Edited extract from Box 1.1 of the Human Development Report, 2006, pp29–30.
This analysis of sanitation policy in Victorian Britain illustrates how analysis of policy is intertwined with analysis for policy. First, there is analysis of the content of the sanitation policy, and how it originated – Parliament could not function because of the smell from the Thames. The ‘policy-making’ stage is described in terms of its output, the mobilization of public finances to provide sanitation facilities. This policy content is however not alien from ‘analysis for policy’ in the form of evaluation. Chadwick’s study on the sanitary condition of the British labouring population had a lot to do with the passing of acts expanding the provision of clean water in the 1840s. And the discovery that cholera thrived in dirty water provided a final impetus to raise public awareness of the importance of water and sanitation. These conditions – the earlier advances in water provision, the scientific evidence, the evaluation of the health consequences of a lack of sanitation, and the Great Stink of 1858 which affected Parliamentarians themselves – led to public provisions for sanitation. The policy did not struggle against powerful interests because the Great Stink affected both rich and poor Londoners. Another significant factor in the policy process is that workers had acquired voting rights and were able to challenge the power of the rich to block taxation reform that would enable the financing of sanitation. Last but not least, the policy of sanitation provision in Victorian Britain discussed above is at the same time an ‘analysis for policy’. It contains a strong evaluative component: it reports the substantial impact
POLICY
that the introduction of the sanitation policy had on public health. It further demonstrates that providing public health is not necessarily rocket science. A well-functioning sanitation system is all that is needed, and this does not always have to cost huge amounts of money. And, finally, the policy analysis is not done for its own sake but for the sake of advocacy. It presses others to develop similar policies.

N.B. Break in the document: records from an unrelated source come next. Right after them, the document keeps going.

File: src/aclf_win_if.sv
// Carries a value to the window checker and its verdict back
`timescale 1ns/100ps
interface aclf_win_if;
	import aclf_pkg::*;
	logic [15:0]    raw;
	aclf_kind_type  kind;
	aclf_range_type range;
	aclf_fmt_type   fmt;
	logic           ok;
	logic signed [16:0] val;
	modport chk (input raw, input kind, input range, input fmt, output ok, output val);
	modport use_side (output raw, output kind, output range, output fmt, input ok, input val);
endinterface

File: src/aclf_win_chk.sv
// Decodes a set value into a signed number and checks it against its window
`timescale 1ns/100ps
`include "aclf_cfg.svh"
module aclf_win_chk (
	aclf_win_if.chk w
);
	import aclf_pkg::*;
	logic signed [16:0] dec;
	logic signed [16:0] lo_b;
	logic signed [16:0] hi_b;
	logic               scaled;
	assign scaled = (w.fmt == ACLF_FMT_SCALED);
	// Scaled values use bit 15 as sign, magnitude below
	assign dec = (scaled && w.raw[15]) ? -$signed({2'b00, w.raw[14:0]})
	           : $signed({1'b0, w.raw});
	assign w.val = dec;
	always_comb begin
		lo_b = `ACLF_V10_MIN;
		hi_b = `ACLF_V10_MAX;
		if (scaled) begin
			lo_b = -17'sd32767;
			hi_b = 17'sd32767;
			if (w.kind == ACLF_K_SCL_UP) lo_b = 17'(`ACLF_SCL_UP_MIN);
			if (w.kind == ACLF_K_SCL_LO) hi_b = 17'(`ACLF_SCL_LO_MAX);
		end else begin
			case (w.range)
				ACLF_RNG_0_10V: begin
					lo_b = (w.kind == ACLF_K_USR_UP) ? `ACLF_V10_UP_MIN : `ACLF_V10_MIN;
					hi_b = (w.kind == ACLF_K_USR_LO) ? `ACLF_V10_LO_MAX : `ACLF_V10_MAX;
				end
				ACLF_RNG_0_5V: begin
					lo_b = (w.kind == ACLF_K_USR_UP) ? `ACLF_V5_UP_MIN : `ACLF_V5_MIN;
					hi_b = (w.kind == ACLF_K_USR_LO) ? `ACLF_V5_LO_MAX : `ACLF_V5_MAX;
				end
				ACLF_RNG_1_5V: begin
					lo_b = (w.kind == ACLF_K_USR_UP) ? `ACLF_V15_UP_MIN : `ACLF_V15_MIN;
					hi_b = (w.kind == ACLF_K_USR_LO) ? `ACLF_V15_LO_MAX : `ACLF_V15_MAX;
				end
				ACLF_RNG_0_20MA: begin
					lo_b = (w.kind == ACLF_K_USR_UP) ? `ACLF_I20_UP_MIN : `ACLF_I20_MIN;
					hi_b = (w.kind == ACLF_K_USR_LO) ? `ACLF_I20_LO_MAX : `ACLF_I20_MAX;
				end
				ACLF_RNG_4_20MA: begin
					lo_b = (w.kind == ACLF_K_USR_UP) ? `ACLF_I420_UP_MIN : `ACLF_I420_MIN;
					hi_b = (w.kind == ACLF_K_USR_LO) ? `ACLF_I420_LO_MAX : `ACLF_I420_MAX;
				end
				default: begin
					lo_b = 17'sd1;
					hi_b = 17'sd0;
				end
			endcase
		end
	end
	// Scaled-format sign-magnitude "-0" decodes to 0 and is accepted
	assign w.ok = (dec >= lo_b) && (dec <= hi_b);
endmodule

File: src/aclf_top.sv
// Per-channel limit checking and fault/idle output substitution for an analogue unit
//
// What this block does and what it expects of the controller
// Enabled over-range: error above range plus 0.5%
// Enabled under-range: error below range minus 0.5%
// User upper check flags value above limit
// User lower check flags value below limit
// Scale upper: -32766..32767, default 1000, checked
// Scale lower: -32767..32766, default 0, checked
// Comm fault: fault value or hold last
// Comm idle: idle value or hold last
// Substitution only under software hold/clear priority
// Controller encodes non-scaled values as units x100
// Non-scaled set values limited per range table
// Scaled values are 16-bit sign-magnitude
// User limits confined to range-specific windows; in scaled format the write check uses the full -32767..32767 window instead
// Controller re-checks values after range change
// Out-of-window writes rejected, old value kept
//
// Our own choices: the plain strobed port and the address map.
`timescale 1ns/100ps
`include "aclf_cfg.svh"
module aclf_top (
	input  wire logic                      clk,
	input  wire logic                      sys_rst,
	input  wire logic                      clk_en,
	input  wire logic [`ACLF_ADDR_W-1:0]   reg_addr,
	input  wire logic [15:0]               reg_wdata,
	input  wire logic                      reg_wr,
	input  wire logic                      reg_rd,
	output logic      [15:0]               reg_rdata,
	input  wire logic                      comm_fault,
	input  wire logic                      comm_idle,
	input  wire logic [1:0]                in_ch,
	input  wire logic [15:0]               in_value,
	input  wire logic                      in_valid,
	input  wire logic [1:0]                out_ch,
	input  wire logic [15:0]               out_value,
	input  wire logic                      out_valid,
	output logic      [15:0]               drive_value [4],
	output logic      [3:0]                ch_error,
	output logic                           over_range_err,
	output logic                           under_range_err
);
	import aclf_pkg::*;
	localparam int NCH = 4;

	// Unit-wide settings
	logic           over_en_r;
	logic           under_en_r;
	aclf_fmt_type   fmt_r;
	logic           sw_prio_r;
	logic [1:0]     sel_r;
	// Per-channel settings
	aclf_range_type range_r   [NCH];
	logic [5:0]     ccen_r    [NCH];
	logic [15:0]    usr_up_r  [NCH];
	logic [15:0]    usr_lo_r  [NCH];
	logic [15:0]    scl_up_r  [NCH];
	logic [15:0]    scl_lo_r  [NCH];
	logic [15:0]    fault_r   [NCH];
	logic [15:0]    idle_r    [NCH];
	logic [15:0]    last_r    [NCH];
	logic [5:0]     stat_r    [NCH];
	logic           reject_r;
	logic [15:0]    rdata_r;
	logic [15:0]    rd_mux;
	// Pin synchronisers for the link state lines
	logic [2:0]     flt_sy_r;
	logic [2:0]     idl_sy_r;
	logic           flt_r;
	logic           idl_r;
	aclf_link_type  link_r;
	aclf_link_type  link_nxt;

	// Window check for register writes
	aclf_win_if wr_w ();
	aclf_win_chk u_wr_chk (.w(wr_w));
	// Decoder for the value under comparison
	aclf_win_if sm_w ();
	aclf_win_chk u_sm_chk (.w(sm_w));

	wire        sel_wr_ctl = reg_wr && (reg_addr == `ACLF_REG_CH_CTRL);
	wire        wr_usr_up  = reg_wr && (reg_addr == `ACLF_REG_USR_UPPER);
	wire        wr_usr_lo  = reg_wr && (reg_addr == `ACLF_REG_USR_LOWER);
	wire        wr_scl_up  = reg_wr && (reg_addr == `ACLF_REG_SCL_UPPER);
	wire        wr_scl_lo  = reg_wr && (reg_addr == `ACLF_REG_SCL_LOWER);
	wire        wr_fault   = reg_wr && (reg_addr == `ACLF_REG_FAULT_VAL);
	wire        wr_idle    = reg_wr && (reg_addr == `ACLF_REG_IDLE_VAL);
	wire        wr_value   = wr_usr_up | wr_usr_lo | wr_scl_up | wr_scl_lo | wr_fault | wr_idle;
	wire        wr_accept  = wr_value && wr_w.ok;
	wire        rd_status  = reg_rd && (reg_addr == `ACLF_REG_STATUS);

	assign wr_w.raw   = reg_wdata;
	assign wr_w.range = range_r[sel_r];
	assign wr_w.fmt   = fmt_r;
	assign wr_w.kind  = wr_usr_up ? ACLF_K_USR_UP :
	                    wr_usr_lo ? ACLF_K_USR_LO :
	                    wr_scl_up ? ACLF_K_SCL_UP :
	                    wr_scl_lo ? ACLF_K_SCL_LO : ACLF_K_VALUE;

	// One sample per cycle is checked; input samples have priority over output samples
	wire        smp_v   = in_valid | out_valid;
	wire        smp_in  = in_valid;
	wire [1:0]  smp_ch  = in_valid ? in_ch : out_ch;
	assign sm_w.raw   = in_valid ? in_value : out_value;
	assign sm_w.range = range_r[smp_ch];
	assign sm_w.fmt   = fmt_r;
	assign sm_w.kind  = ACLF_K_VALUE;
	wire signed [16:0] smp = sm_w.val;

	function automatic logic signed [16:0] dec16(input logic [15:0] r, input logic sc);
		logic signed [16:0] d;
		d = (sc && r[15]) ? -$signed({2'b00, r[14:0]}) : $signed({1'b0, r});
		return d;
	endfunction
	wire sc = (fmt_r == ACLF_FMT_SCALED);
	wire signed [16:0] u_up = dec16(usr_up_r[smp_ch], sc);
	wire signed [16:0] u_lo = dec16(usr_lo_r[smp_ch], sc);
	wire signed [16:0] s_up = dec16(scl_up_r[smp_ch], 1'b1);
	wire signed [16:0] s_lo = dec16(scl_lo_r[smp_ch], 1'b1);

	// Nominal span of the sample's range; scaled span comes from the scale limits
	logic signed [16:0] nom_lo;
	logic signed [16:0] nom_hi;
	always_comb begin
		nom_lo = 17'sd0;
		nom_hi = `ACLF_V10_NOM_HI;
		case (range_r[smp_ch])
			ACLF_RNG_0_10V:  nom_hi = `ACLF_V10_NOM_HI;
			ACLF_RNG_0_5V:   nom_hi = `ACLF_V5_NOM_HI;
			ACLF_RNG_1_5V: begin
				nom_lo = `ACLF_V15_NOM_LO;
				nom_hi = `ACLF_V15_NOM_HI;
			end
			ACLF_RNG_0_20MA: nom_hi = `ACLF_I20_NOM_HI;
			ACLF_RNG_4_20MA: begin
				nom_lo = `ACLF_I420_NOM_LO;
				nom_hi = `ACLF_I420_NOM_HI;
			end
			default: nom_hi = `ACLF_V10_NOM_HI;
		endcase
		if (sc) begin
			nom_lo = s_lo;
			nom_hi = s_up;
		end
	end
	// Span margin truncates, so the trip point is never looser than 0.5 %
	wire signed [18:0] span   = 19'(nom_hi) - 19'(nom_lo);
	wire signed [18:0] margin = 19'(span / `ACLF_MARGIN_DIV);
	wire hit_over  = smp_in && (19'(smp) > 19'(nom_hi) + margin);
	wire hit_under = smp_in && (19'(smp) < 19'(nom_lo) - margin);
	wire hit_uup   = ccen_r[smp_ch][0] && (smp > u_up);
	wire hit_ulo   = ccen_r[smp_ch][1] && (smp < u_lo);
	wire hit_sup   = ccen_r[smp_ch][2] && sc && (smp > s_up);
	wire hit_slo   = ccen_r[smp_ch][3] && sc && (smp < s_lo);
	wire [5:0] hits = {hit_slo, hit_sup, hit_ulo, hit_uup,
	                   hit_under && under_en_r, hit_over && over_en_r};

	// Link state: fault outranks idle
	always_comb begin
		case ({flt_r, idl_r})
			2'b10, 2'b11: link_nxt = ACLF_LNK_FAULT;
			2'b01:        link_nxt = ACLF_LNK_IDLE;
			default:      link_nxt = ACLF_LNK_RUN;
		endcase
	end

	always_ff @(posedge clk) begin
		if (sys_rst) begin
			flt_sy_r <= 3'h0;
			idl_sy_r <= 3'h0;
			flt_r    <= 1'b0;
			idl_r    <= 1'b0;
			link_r   <= ACLF_LNK_RUN;
		end else if (clk_en) begin
			flt_sy_r <= {flt_sy_r[1:0], comm_fault};
			idl_sy_r <= {idl_sy_r[1:0], comm_idle};
			if (flt_sy_r[1] == flt_sy_r[2]) flt_r <= flt_sy_r[2];
			if (idl_sy_r[1] == idl_sy_r[2]) idl_r <= idl_sy_r[2];
			link_r   <= link_nxt;
		end
	end

	always_ff @(posedge clk) begin
		if (sys_rst) begin
			over_en_r  <= 1'b0;
			under_en_r <= 1'b0;
			fmt_r      <= ACLF_FMT_OFFSET;
			sw_prio_r  <= 1'b0;
			sel_r      <= 2'h0;
			reject_r   <= 1'b0;
			rdata_r    <= `ACLF_RST_ZERO;
		end else if (clk_en) begin
			if (reg_wr && reg_addr == `ACLF_REG_UNIT_CTRL) begin
				over_en_r  <= reg_wdata[`ACLF_UC_OVER_EN];
				under_en_r <= reg_wdata[`ACLF_UC_UNDER_EN];
				fmt_r      <= aclf_fmt_type'(reg_wdata[`ACLF_UC_FMT_LSB +: 2]);
				sw_prio_r  <= reg_wdata[`ACLF_UC_SW_PRIO];
			end
			if (reg_wr && reg_addr == `ACLF_REG_CH_SEL) sel_r <= reg_wdata[1:0];
			// Sticky: a rejected write sets it, a read of it clears it, set wins
			if (wr_value && !wr_w.ok) begin
				reject_r <= 1'b1;
			end else if (reg_rd && reg_addr == `ACLF_REG_REJECT) begin
				reject_r <= 1'b0;
			end
			rdata_r <= rd_mux;
		end
	end

	always_comb begin
		case (reg_addr)
			`ACLF_REG_UNIT_CTRL: rd_mux = {11'h0, sw_prio_r, fmt_r, under_en_r, over_en_r};
			`ACLF_REG_CH_SEL:    rd_mux = {14'h0, sel_r};
			`ACLF_REG_CH_CTRL:   rd_mux = {7'h0, ccen_r[sel_r], range_r[sel_r]};
			`ACLF_REG_USR_UPPER: rd_mux = usr_up_r[sel_r];
			`ACLF_REG_USR_LOWER: rd_mux = usr_lo_r[sel_r];
			`ACLF_REG_SCL_UPPER: rd_mux = scl_up_r[sel_r];
			`ACLF_REG_SCL_LOWER: rd_mux = scl_lo_r[sel_r];
			`ACLF_REG_FAULT_VAL: rd_mux = fault_r[sel_r];
			`ACLF_REG_IDLE_VAL:  rd_mux = idle_r[sel_r];
			`ACLF_REG_STATUS:    rd_mux = {10'h0, stat_r[sel_r]};
			`ACLF_REG_OUT_VAL:   rd_mux = drive_value[sel_r];
			`ACLF_REG_REJECT:    rd_mux = {15'h0, reject_r};
			default:             rd_mux = 16'h0000;
		endcase
	end
	assign reg_rdata = rdata_r;

	genvar g;
	generate
		for (g = 0; g < NCH; g++) begin : g_ch
			wire mine  = (sel_r == 2'(g));
			wire hit_g = smp_v && (smp_ch == 2'(g));
			wire sub_ok = sw_prio_r;
			always_ff @(posedge clk) begin
				if (sys_rst) begin
					range_r[g]  <= aclf_range_type'(`ACLF_RST_RANGE);
					ccen_r[g]   <= 6'h00;
					usr_up_r[g] <= `ACLF_RST_ZERO;
					usr_lo_r[g] <= `ACLF_RST_ZERO;
					scl_up_r[g] <= `ACLF_RST_SCL_UPPER;
					scl_lo_r[g] <= `ACLF_RST_SCL_LOWER;
					fault_r[g]  <= `ACLF_RST_ZERO;
					idle_r[g]   <= `ACLF_RST_ZERO;
					last_r[g]   <= `ACLF_RST_ZERO;
					stat_r[g]   <= 6'h00;
				end else if (clk_en) begin
					if (mine && sel_wr_ctl) begin
						range_r[g] <= aclf_range_type'(reg_wdata[`ACLF_CC_RANGE_LSB +: 3]);
						ccen_r[g]  <= reg_wdata[`ACLF_CC_IDLE_EN:`ACLF_CC_USR_UP_EN];
					end
					if (mine && wr_accept && wr_usr_up) usr_up_r[g] <= reg_wdata;
					if (mine && wr_accept && wr_usr_lo) usr_lo_r[g] <= reg_wdata;
					if (mine && wr_accept && wr_scl_up) scl_up_r[g] <= reg_wdata;
					if (mine && wr_accept && wr_scl_lo) scl_lo_r[g] <= reg_wdata;
					if (mine && wr_accept && wr_fault)  fault_r[g]  <= reg_wdata;
					if (mine && wr_accept && wr_idle)   idle_r[g]   <= reg_wdata;
					// Last state is only tracked while the link runs, so hold keeps it
					if (out_valid && out_ch == 2'(g) && link_r == ACLF_LNK_RUN) begin
						last_r[g] <= out_value;
					end
					// Status sticky; reading it clears, a new hit in that cycle wins
					if (hit_g) begin
						stat_r[g] <= (mine && rd_status) ? hits : (stat_r[g] | hits);
					end else if (mine && rd_status) begin
						stat_r[g] <= 6'h00;
					end
				end
			end
			always_comb begin
				case (link_r)
					ACLF_LNK_FAULT: drive_value[g] = (sub_ok && ccen_r[g][4]) ?
					                                 fault_r[g] : last_r[g];
					ACLF_LNK_IDLE:  drive_value[g] = (sub_ok && ccen_r[g][5]) ?
					                                 idle_r[g] : last_r[g];
					default:        drive_value[g] = last_r[g];
				endcase
			end
			assign ch_error[g] = |stat_r[g][5:2];
		end
	endgenerate

	assign over_range_err  = stat_r[0][0] | stat_r[1][0] | stat_r[2][0] | stat_r[3][0];
	assign under_range_err = stat_r[0][1] | stat_r[1][1] | stat_r[2][1] | stat_r[3][1];
endmodule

Analysis of policy and for policy, whether ex-ante or ex-post, is extremely complex. There are no precise guidelines on how to do it. In an influential book entitled A Practical Guide for Policy Analysis, Eugene Bardach (2005) proposes eights steps in policy analysis: 6
1 Describe the problem (without diagnosing its causes or proposing a solution).
2 Assemble the evidence: gather information in the form of factual data which has meaning.

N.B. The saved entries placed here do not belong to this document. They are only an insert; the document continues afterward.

--- config.mk ---
export PLATFORM = sky130hd
export DESIGN_NAME = ubiec_device_flat
export DESIGN_NICKNAME = d
export VERILOG_FILES = /design/src/verilog/ubiec_pkg.sv /design/src/verilog/ubiec_link_if.sv /design/src/verilog/ubiec_device.sv /design/src/flat_wrapper.sv
export SDC_FILE = /design/constraint.sdc
export NUM_CORES = 1
export LEC_CHECK = 0
export BUFFER_PORTS_ARGS = -buffer_cell sky130_fd_sc_hd__buf_2
export CAP_MARGIN = 20
export CORE_MARGIN = 2
export CORE_UTILIZATION = 28
export DETAILED_ROUTE_END_ITERATION = 16
export SKIP_LAST_GASP = 1
export SLEW_MARGIN = 20
export SYNTH_ARGS = -nofsm -noshare
export SYNTH_HDL_FRONTEND = slang
export SYNTH_SLANG_ARGS = --single-unit
--- constraint.sdc ---
create_clock -name clk_sys -period 4.2 [get_ports clk_sys]
set_input_delay 1.26 -clock clk_sys [delete_from_list [all_inputs] [get_ports clk_sys]]
set_output_delay 1.26 -clock clk_sys [all_outputs]
set_load 0.01 [all_outputs]
--- src/verilog/ubiec_pkg.sv ---
package ubiec_pkg;
	localparam int EP_N = 5;
	localparam int ADDR_W = 16;
	localparam int DATA_W = 8;
	localparam int LEN_W = 11;
	localparam int SEL_W = 3;

	localparam logic [ADDR_W-1:0] ADDR_IN_CTRL_HIGH = 16'hde12;
	localparam logic [ADDR_W-1:0] ADDR_OUT_MAX = 16'hde13;
	localparam logic [ADDR_W-1:0] ADDR_OUT_CTRL_LOW = 16'hde14;
	localparam logic [ADDR_W-1:0] ADDR_EP_SELECT = 16'hde30;
	localparam logic [ADDR_W-1:0] ADDR_IN_MAX = 16'hde31;
	localparam logic [ADDR_W-1:0] ADDR_IN_READY = 16'hde32;
	localparam logic [ADDR_W-1:0] ADDR_OUT_CONFIG = 16'hde33;
	localparam logic [ADDR_W-1:0] ADDR_CNT_LOW = 16'hde34;
	localparam logic [ADDR_W-1:0] ADDR_CNT_HIGH = 16'hde35;
	localparam logic [ADDR_W-1:0] ADDR_IRQ_STATUS = 16'hde36;
	localparam logic [ADDR_W-1:0] ADDR_IRQ_MASK = 16'hde37;

	localparam logic [SEL_W-1:0] EP_SEL_MIN = 3'h1;
	localparam logic [SEL_W-1:0] EP_SEL_MAX = 3'h5;

	localparam int IN_AUTO_BIT = 7;
	localparam int IN_ISO_BIT = 6;
	localparam int IN_RSV_HI = 5;
	localparam int IN_RSV_LO = 4;
	localparam int IN_FORCE_BIT = 3;
	localparam int IN_DBL_BIT = 0;
	localparam logic [1:0] IN_RSV_RESET = 2'h2;
	localparam int IN_READY_BIT = 0;

	localparam int OUT_TOG_RST_BIT = 7;
	localparam int OUT_SENT_STALL_BIT = 6;
	localparam int OUT_SEND_STALL_BIT = 5;
	localparam int OUT_FLUSH_BIT = 4;
	localparam int OUT_ERR_BIT = 3;
	localparam int OUT_OVR_BIT = 2;
	localparam int OUT_FULL_BIT = 1;
	localparam int OUT_READY_BIT = 0;

	localparam int OUTC_AUTO_BIT = 7;
	localparam int OUTC_ISO_BIT = 6;
	localparam int OUTC_DBL_BIT = 0;

	localparam int IRQ_IN_BIT = 5;
	localparam logic [1:0] ONE_PKT = 2'h1;
	localparam logic [1:0] TWO_PKT = 2'h2;
	localparam logic [4:0] HOST_WAIT_CYC = 5'h10;

	typedef enum logic [1:0] {TOK_OUT, TOK_IN, TOK_ACK} ubiec_tok_t;
	typedef enum logic [1:0] {HS_ACK, HS_NAK, HS_STALL, HS_DATA} ubiec_hs_t;
endpackage
--- src/verilog/ubiec_link_if.sv ---
`timescale 1ns/1ps
interface ubiec_link_if;
	logic tok_valid;
	ubiec_pkg::ubiec_tok_t tok_kind;
	logic [ubiec_pkg::SEL_W-1:0] tok_ep;
	logic tok_data1;
	logic [ubiec_pkg::LEN_W-1:0] tok_len;
	logic tok_err;
	logic hs_valid;
	ubiec_pkg::ubiec_hs_t hs_code;
	logic hs_data1;

	modport dev (
		input tok_valid, tok_kind, tok_ep, tok_data1, tok_len, tok_err,
		output hs_valid, hs_code, hs_data1
	);
	modport host (
		output tok_valid, tok_kind, tok_ep, tok_data1, tok_len, tok_err,
		input hs_valid, hs_code, hs_data1
	);
endinterface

3 Construct the alternatives: each alternative must address not only the basic intervention strategy, but also indicate how the strategy will be financed and implemented.
4 Select the criteria: evaluative criteria are used to judge the best outcomes.
5 Project the outcomes: determine as far as possible the benefits and costs of the policy options. Indicate the values and dimensions of the indicator to assess the outcomes.
6 Confront the trade-offs: measure trade-offs across outcomes rather than alternatives.
7 Decide: select the best alternatives given the analysis.
8 Tell your story. Other basic questions arise when doing policy analysis, depending in part on
who is doing the analysis – the organization(s) that will implement it, other stakeholders, other interested parties, etc. These questions include: what is the policy environment, international as well as national? Who are the political actors? How do the political actors interact with one other? What power do they command? How do they influence the policy process?